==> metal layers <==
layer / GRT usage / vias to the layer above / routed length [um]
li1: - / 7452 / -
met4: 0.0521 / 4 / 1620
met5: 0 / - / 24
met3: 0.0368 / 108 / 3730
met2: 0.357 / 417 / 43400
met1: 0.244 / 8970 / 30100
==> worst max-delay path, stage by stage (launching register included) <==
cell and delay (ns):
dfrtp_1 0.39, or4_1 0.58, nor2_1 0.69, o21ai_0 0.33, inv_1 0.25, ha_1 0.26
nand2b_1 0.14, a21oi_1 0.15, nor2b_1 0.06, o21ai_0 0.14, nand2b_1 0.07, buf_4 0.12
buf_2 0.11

•••

WORK INSTRUCTION – Every entry must be set down exactly, with nothing left out.

RESULT –
==> metal layers <==
layer / GRT usage / vias to the layer above / routed length [um]
li1: - / 7452 / -
met4: 0.0521 / 4 / 1620
met5: 0 / - / 24
met3: 0.0368 / 108 / 3730
met2: 0.357 / 417 / 43400
met1: 0.244 / 8970 / 30100
==> worst max-delay path, stage by stage (launching register included) <==
cell and delay (ns):
dfrtp_1 0.39, or4_1 0.58, nor2_1 0.69, o21ai_0 0.33, inv_1 0.25, ha_1 0.26
nand2b_1 0.14, a21oi_1 0.15, nor2b_1 0.06, o21ai_0 0.14, nand2b_1 0.07, buf_4 0.12
buf_2 0.11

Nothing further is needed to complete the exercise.